"He will be out of the house before we are up," she said in a tone of certainty. "Go to bed, dear boy, and never let him trouble your peace again."
"But I will trouble his peace," answered Marcantonio, bending his smooth brows.
"We will see about that afterwards," said Diana. "If you think best to fight him, I will not oppose you; but we will talk about it. We cannot talk now. Good-night my dear, dear brother."
She kissed him on the forehead and held both his hands for a moment, and then led him away. He obeyed mechanically, and they parted for the night.
Diana often wished her brother were a stronger man in the ordinary things of life, but she knew that he was honest, and no coward in danger, and that he always spoke the truth and kept his word. It was his fault that he always imagined every one to be as honest as himself until the contrary was proved,—after which he never trusted the man again.
Diana went slowly to her room and locked the door behind her. With a candle in her hand she entered the boudoir and looked round upon the scene of the catastrophe. The glass of the long window was still open, and the refractory blinds still closed, the bolts rusted in, beyond her strength to draw them. The servants had raised the desk upright and washed away the ink from the tiles; there was no trace of disorder visible. She could hardly realise that in this neat room, that very day, only a few hours ago, she had passed through one of the most terrible experiences of her life.
She sat down in the chair before the desk and bent her queenly head. She had done her best for the right through that day, but it had all gone by so very quickly that she doubted whether she had done wisely. It seemed as though the burden of it all rested upon her—of the right and of the wrong; and the burden was very heavy. May God in his mercy give strength and courage to all brave women doing the right!
I think that ordinary women have more moral vanity than ordinary men; but that very good men have more of it than very good women. A good man always seems to have a conviction of goodness, to be quite sure when he has done right, and to enjoy the sense of having done it. A woman's sympathies are wider and reach further than a man's. When she has done her best, there always is something more that she would do if she could, and until that is done also she can never feel the comfortable delight in godliness experienced by man, the grosser creature, who hedges his possibilities more closely, and gets rid of his superfluous aspirations by the logical demonstration of the unattainable. But the sphere of ordinary women is narrower, and their sympathies are dispersed in a greater multiplicity and divergence of small channels, so that a little goodness, a little easy charity with a pretty name, is a luscious titbit to the tongue that speaketh vanity.

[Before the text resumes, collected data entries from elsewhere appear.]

Context: an optimization exercise on an open-source flow, tuned for small area, a short achievable clock period and few clock cycles. The choices shown serve that exercise and are no tape-out recipe.
Power and IR drop assume default switching activity.

==> inputs of v3 <==
## cfc
module cfc (
    input  wire         clk,
    input  wire         rst,            
    input  wire         cmd_valid,
    output wire         cmd_ready,
    input  wire [7:0]   cmd_word,
    input  wire         cmd_fmt,        
    input  wire [31:0]  cmd_id,         
    input  wire         cmd_rtr,
    input  wire [3:0]   cmd_dlc,
    input  wire [3:0]   cmd_len,
    input  wire [63:0]  cmd_data,
    input  wire [7:0]   cmd_mode,       
    input  wire [103:0] cmd_image,      
    input  wire [7:0]   cmd_byte,       
    input  wire [31:0]  cmd_cls,        
    input  wire [7:0]   cmd_index,      
    output wire         rsp_valid,
    output wire [3:0]   rsp_result,
    output wire         rsp_frame_some,
    output wire         rsp_fmt,
    output wire [28:0]  rsp_id,
    output wire         rsp_rtr,
    output wire [3:0]   rsp_dlc,
    output reg  [63:0]  rsp_data,
    output wire [103:0] rsp_image,
    output reg  [12:0]  rsp_image_wr,
    output wire [11:0]  rsp_status,
    output wire [7:0]   rsp_mode,
    output wire         rsp_ecc_cap_some,
    output wire [7:0]   rsp_ecc_cap,
    output wire         rsp_alc_cap_some,
    output wire [7:0]   rsp_alc_cap,
    output wire [1:0]   rsp_ecc_errc,
    output wire         rsp_ecc_dir,
    output wire [4:0]   rsp_ecc_seg,
    output wire [4:0]   rsp_ecc_name,
    output wire [4:0]   rsp_alc_bitno,
    output wire [1:0]   rsp_alc_field,
    output wire [4:0]   rsp_alc_idbit,
    output wire [1:0]   rsp_cls,
    output wire [7:0]   rsp_byte,
    output wire         ev_valid,
    output reg  [1:0]   ev_kind,        
    output wire [11:0]  ev_status,
    output wire         ev_completed,
    output wire         cs,
    output wire         bus_req,
    output reg          bus_we,
    output reg  [6:0]   bus_addr,
    output reg  [7:0]   bus_wdata,
    input  wire         bus_ready,
    input  wire [7:0]   bus_rdata,
    input  wire         bus_noresp,
    output wire         reset_pulse
);
clock: 8.0 ns
lec_check: 0
abc_area: 1
cap_margin: 20
core_margin: 2
core_utilization: 40
setup_slack_margin: 5
slew_margin: 20
standard.sh (not shown) runs the stock make flow with config.mk's settings and CLKGATE_MAP_FILE= SYNTH_SCRIPT=/design/flow/synth_recipe.tcl, a recipe that flattens the netlist after the stock synthesis.
==> flow/flow/run.sh <==
#!/bin/bash
# Layout flow: the standard flow (standard.sh, unchanged synthesis),
# with the port buffers made of sky130_fd_sc_hd__buf_2 cells and the timing
# repair aiming at a setup slack margin of 5.15 ns.
set -o pipefail
export BUFFER_PORTS_ARGS="-buffer_cell sky130_fd_sc_hd__buf_2"
sed 's/SETUP_SLACK_MARGIN=[0-9.]*/SETUP_SLACK_MARGIN=5.15/' standard.sh > standard_m.sh
bash standard_m.sh > standard.log 2>&1
==> v26 (differences from v3) <==
--- a/flow/design.v
+++ b/flow/design.v
@@ -34,57 +34,41 @@
 endmodule
 module cfc_alc_decode (
     input  wire [4:0] bitno,
     output reg  [1:0] field,   
     output reg  [4:0] idbit    
 );
-    integer c;
     always @(*) begin
         field = 2'd0;
         idbit = 5'd0;
-        for (c = 0; c < 32; c = c + 1)
-            if (bitno == c) begin
-                if (c <= 10)
-                    idbit = 28 - c;
-                else if (c == 11)
-                    field = 2'd1;
-                else if (c == 12)
-                    field = 2'd2;
-                else if (c == 31)
-                    field = 2'd3;
-                else
-                    idbit = 30 - c;
-            end
+        if (bitno <= 5'd10) begin
+            idbit = 5'd28 - bitno;
+        end else if (bitno == 5'd11) begin
+            field = 2'd1;
+        end else if (bitno == 5'd12) begin
+            field = 2'd2;
+        end else if (bitno == 5'd31) begin
+            field = 2'd3;
+        end else begin
+            idbit = 5'd30 - bitno;
+        end
     end
 endmodule
 module cfc_classify (
     input  wire [7:0] sr,
     input  wire [7:0] ewlr,
     input  wire [7:0] rxerr,
     input  wire [7:0] txerr,
     output reg  [1:0] cls      
 );
-    function automatic ge8(input [7:0] a, input [7:0] b);
-        integer j;
-        reg gt, eq;
-        begin
-            gt = 1'b0;
-            eq = 1'b1;
-            for (j = 7; j >= 0; j = j - 1) begin
-                gt = gt | (eq & a[j] & ~b[j]);
-                eq = eq & ~(a[j] ^ b[j]);
-            end
-            ge8 = gt | eq;
-        end
-    endfunction
     always @(*) begin
         if (sr[7] || txerr == 8'd255)
             cls = 2'd3;
         else if (rxerr[7] || txerr[7])
             cls = 2'd2;
-        else if (ge8(rxerr, ewlr) || ge8(txerr, ewlr))
+        else if (rxerr >= ewlr || txerr >= ewlr)
             cls = 2'd1;
         else
             cls = 2'd0;
     end
 endmodule
 module cfc (
@@ -215,14 +199,12 @@
     reg        rmc_q;                           
     reg        done_bit;
     reg        chg;             
     reg        pd_done, pd_wake, pd_frame;      
     reg        rp, rpw;         
     wire [3:0] k = bus_addr[3:0];
-    wire [3:0] k_inc = {k[3] ^ (k[2] & k[1] & k[0]), k[2] ^ (k[1] & k[0]),
-                        k[1] ^ k[0], ~k[0]};
     wire multi = (pd_done & (pd_wake | pd_frame | chg)) |
                  (pd_wake & (pd_frame | chg)) | (pd_frame & chg);
     wire last  = ~multi & ~rpw;
     reg        busy1;           
     reg        one_ev;          
     reg        rsp_ok;          
@@ -259,19 +241,13 @@
         dth[3] = ndata[3] | ndata[2];
         dth[4] = ndata[3] | (ndata[2] & (ndata[1] | ndata[0]));
         dth[5] = ndata[3] | (ndata[2] & ndata[1]);
         dth[6] = ndata[3] | (ndata[2] & ndata[1] & ndata[0]);
         dth[7] = ndata[3];
     end
-    reg  [3:0] nbm1;
-    always @(*) begin
-        nbm1 = 4'd0;
-        for (i = 0; i < 9; i = i + 1)
-            if (ndata == i)
-                nbm1 = img_fmt ? i + 4 : i + 2;
-    end
+    wire [3:0] nbm1 = (img_fmt ? 4'd4 : 4'd2) + ndata;
     wire last_byte = (k != 4'd0) && (k == nbm1);
     assign rsp_status       = status_word;
     assign rsp_mode         = mode_byte;
     assign rsp_ecc_cap_some = ecc_valid;
     assign rsp_ecc_cap      = ecc_cap;
     assign rsp_alc_cap_some = alc_valid;
@@ -346,26 +322,13 @@
     endfunction
     wire [1:0] cmd_class;
     cfc_classify u_cls_cmd (
         .sr(cmd_cls[7:0]), .ewlr(cmd_cls[15:8]), .rxerr(cmd_cls[23:16]),
         .txerr(cmd_cls[31:24]), .cls(cmd_class)
     );
-    function automatic ge8(input [7:0] a, input [7:0] b);
-        integer j;
-        reg gt, eq;
-        begin
-            gt = 1'b0;
-            eq = 1'b1;
-            for (j = 7; j >= 0; j = j - 1) begin
-                gt = gt | (eq & a[j] & ~b[j]);
-                eq = eq & ~(a[j] ^ b[j]);
-            end
-            ge8 = gt | eq;
-        end
-    endfunction
-    wire       ge_ewlr = ge8(bus_rdata, byte_q);
+    wire       ge_ewlr = (bus_rdata >= byte_q);
     wire       tx_bo = sr7_q | (bus_rdata == 8'd255);
     wire       tx_ps = rxp_q | bus_rdata[7];
     wire       tx_wn = rxw_q | ge_ewlr;
     wire [1:0] int_class = tx_bo ? CLS_BUS_OFF : tx_ps ? CLS_PASSIVE :
                            tx_wn ? CLS_WARNING : CLS_ACTIVE;
     reg        initialized_n, msg_waiting_n, bus_on_n, tx_busy_n, err_warning_n;
@@ -706,28 +669,21 @@
                     end
                 end
                 default: ;
                 endcase
             end
         end else if (acc && bus_ready) begin
-            if (bus_noresp) begin
-                dev_fault_n = 1'b1;
-                res_n       = R_DEV_NOT_RESP;
-                pd_done_n   = 1'b0;
-                pd_wake_n   = 1'b0;
-                pd_frame_n  = 1'b0;
-                end_access;
-            end else begin
+            begin
                 case (phase)
                 P_TX_BUF: begin
                     if (last_byte) begin
                         tx_busy_n = 1'b1;
                         go_phase(P_TX_CMD, 1'b1, 7'd1,
                                  {3'b000, mode_stm, 2'b00, op_ss, ~mode_stm});
                     end else begin
-                        bus_addr_n  = {3'b001, k_inc};
+                        bus_addr_n  = {3'b001, k + 4'd1};
                         bus_wdata_n = img_next;
                     end
                 end
                 P_TX_CMD, P_ABORT: end_access;
                 P_READBACK: begin
                     byte_q_n = bus_rdata;
@@ -748,13 +704,13 @@
                         img_rtr_n = bus_rdata[6];
                         img_dlc_n = clamp8(bus_rdata[3:0]);
                     end
                     if (last_byte)
                         go_phase(P_RX_RMC, 1'b0, 7'd29, 8'h00);
                     else
-                        bus_addr_n = {3'b001, k_inc};
+                        bus_addr_n = {3'b001, k + 4'd1};
                 end
                 P_RX_RMC: begin
                     rmc_q_n = |bus_rdata[4:1];
                     go_phase(P_RX_RRB, 1'b1, 7'd1, 8'h04);
                 end
                 P_RX_RRB: begin
@@ -820,12 +776,39 @@
                     pd_done_n  = 1'b1;
                     end_access;
                 end
                 default: end_access;
                 endcase
             end
+            if (bus_noresp) begin
+                initialized_n  = initialized;
+                msg_waiting_n  = msg_waiting;
+                bus_on_n       = bus_on;
+                tx_busy_n      = tx_busy;
+                err_warning_n  = err_warning;
+                data_overrun_n = data_overrun;
+                err_passive_n  = err_passive;
+                arb_lost_n     = arb_lost;
+                bus_error_n    = bus_error;
+                bus_class_n    = bus_class;
+                mode_rm_n      = mode_rm;
+                mode_lom_n     = mode_lom;
+                mode_stm_n     = mode_stm;
+                mode_sm_n      = mode_sm;
+                ecc_valid_n    = ecc_valid;
+                alc_valid_n    = alc_valid;
+                ecc_cap_n      = ecc_cap;
+                alc_cap_n      = alc_cap;
+                do_apply       = 1'b0;
+                dev_fault_n    = 1'b1;
+                res_n          = R_DEV_NOT_RESP;
+                pd_done_n      = 1'b0;
+                pd_wake_n      = 1'b0;
+                pd_frame_n     = 1'b0;
+                end_access;
+            end
         end
         chg_m = chg_n | (!no_chg && (status_n != status_word[10:0]));
     end
     reg  [1:0] bus_class_f;
     reg        bus_on_f, err_warning_f, err_passive_f, mode_rm_f;
     always @(*) begin
==> flow/flow/run.sh (replaced) <==
#!/bin/bash
# Layout flow: the standard flow (standard.sh, unchanged synthesis),
# with the port buffers made of sky130_fd_sc_hd__buf_2 cells.
set -o pipefail
export BUFFER_PORTS_ARGS="-buffer_cell sky130_fd_sc_hd__buf_2"
bash standard.sh > standard.log 2>&1
- ABC_AREA: 1 -> not set
==> summary of the runs <==
Against v26, the critical path depth of v3 is higher by 1.
Between v26 and v3, the lower power is in v3 (gap about 1.5%, measured against v3).
Against v26, the cell area of v3 is larger by 1.4%.
Against v26, the hold slack of v3 is higher by 0.0037 ns.
Sequential power is about the same in v26 and v3.
Clock power: v3 is smaller than v26 (about 7%).
In v26 the setup slack is higher than in v3, by 0.0039 ns.
Against v3, the cell count of v26 is lower by 16%.
Fmax is about the same in v3 and v26.
Between v26 and v3, the lower synthesized cell count is in v26 (gap about 20%, measured against v3).
Of v3 and v26, v26 has the higher die area (gap 0.62%, measured against v26).
Function was not checked in any run of this note: the RTL went through the layout flow alone.

## separate check: timing with driven ports
In the flow no input, the clock included, has a driving cell. The finished layouts below were timed again as built, in two steps.
Step 1 assumes that a clkbuf_16 drives the clock port and a buf_2 every other input.
Step 2 adds t to the input delays and takes it off the output delays; t is the mean of the earliest and latest rising clock arrival at the registers after step 1. Input paths then give back, and output paths get back, about the clock's delay inside the block.
a / b / c = no drivers / after step 1 / after step 2; a / b = the first two.
run | t, ns | setup slack, ns | worst setup path at the end
v3 | 0.622 | 4.889 / 4.829 / 4.463 | input to register
v26 | 0.600 | 4.893 / 4.840 / 4.385 | input to register
After both steps setup and hold are still met in every run listed. For v26, which loses most, drivers alone change the setup slack by -0.053 ns; drivers and shift together by -0.508 ns.
From an optimization exercise on the open Yosys and OpenROAD flow, aimed at small area, a short achievable clock period and few clock cycles per item; shortcuts taken in it are not production practice. In this exercise RTL edits were held to simulation tests only and were not proved equivalent to the original.

==> flow/design.v (excerpt) <==
module himg_qmap (
    input  wire        clk,
    input  wire        rst,         
    input  wire        in_valid,
    output wire        in_ready,
    input  wire [1:0]  in_op,
    input  wire [15:0] in_data,
    output wire        out_valid,
    input  wire        out_ready,
    output wire [15:0] out_data
);
Size: roughly 790 flip-flops, about 59,000 sq um of cells after synthesis.
==> flow/config.mk <==
export PLATFORM = sky130hd
export DESIGN_NAME = himg_qmap
export DESIGN_NICKNAME = himg_qmap
export VERILOG_FILES = /design/flow/design.v
export SDC_FILE = /design/flow/constraint.sdc
export NUM_CORES = 4
export LEC_CHECK = 0
export ABC_AREA = 1
export CAP_MARGIN = 20
export CORE_MARGIN = 2
export CORE_UTILIZATION = 55
export PLACE_DENSITY = 0.65
export SLEW_MARGIN = 20
==> flow/constraint.sdc <==
create_clock -name core_clock -period 14.0 [get_ports {clk}]
set_input_delay 2.8000 -clock core_clock [delete_from_list [all_inputs] [get_ports {clk}]]
set_output_delay 2.8000 -clock core_clock [all_outputs]
set_load 0.01 [all_outputs]
run.sh (not shown) runs the stock make flow with config.mk's settings and CLKGATE_MAP_FILE= SYNTH_SCRIPT=/design/flow/synth_recipe.tcl, a recipe that flattens the netlist after the stock synthesis.
Testbench counts at the start, summed over its fixed seeds: cycles 3,376, items 3,072.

It was a dreary night to every one of the four,—least of all perhaps to Julius Batiscombe, whose fierce temper was thoroughly roused and would not be calmed again for days, giving him a kind of wicked satisfaction while it lasted. He spent most of the night at his window, smoking and going over the scenes of the day, and the scenes of the future. His mind ran in the direction of fighting,—to fight any one or anything would be a rare satisfaction; and ever as he fancied some struggle possible the hot blood rushed to his temples and longed for action, so that he bit his cigar through and through, and clasped his hands together till the veins stood out like ropes. He slept a little at last, and dreamed savage dreams of hand-to-hand combat, and woke with the roar of cannon in his ears. For he was a man of exaggerated fancies when his brain worked unconsciously, like many men who have ended in celebrity or in insane asylums.
The roar of the guns was only a servant knocking at his door, with hot water and a note. He saw Diana's handwriting, and suspected a new move, so that he was not altogether astonished by the contents. He understood that she had made Marcantonio sign her writing—by what means he could not tell—in order to force the position. There was evidently nothing to be done but to go. He would not have left the villa for anything Diana could have said, in his present humour, but it was impossible to bid defiance to the master of the house. Besides, he supposed that since Carantoni had invited him to leave, Diana had said something which would lead to a challenge from her brother, which could naturally not be delivered under his own roof.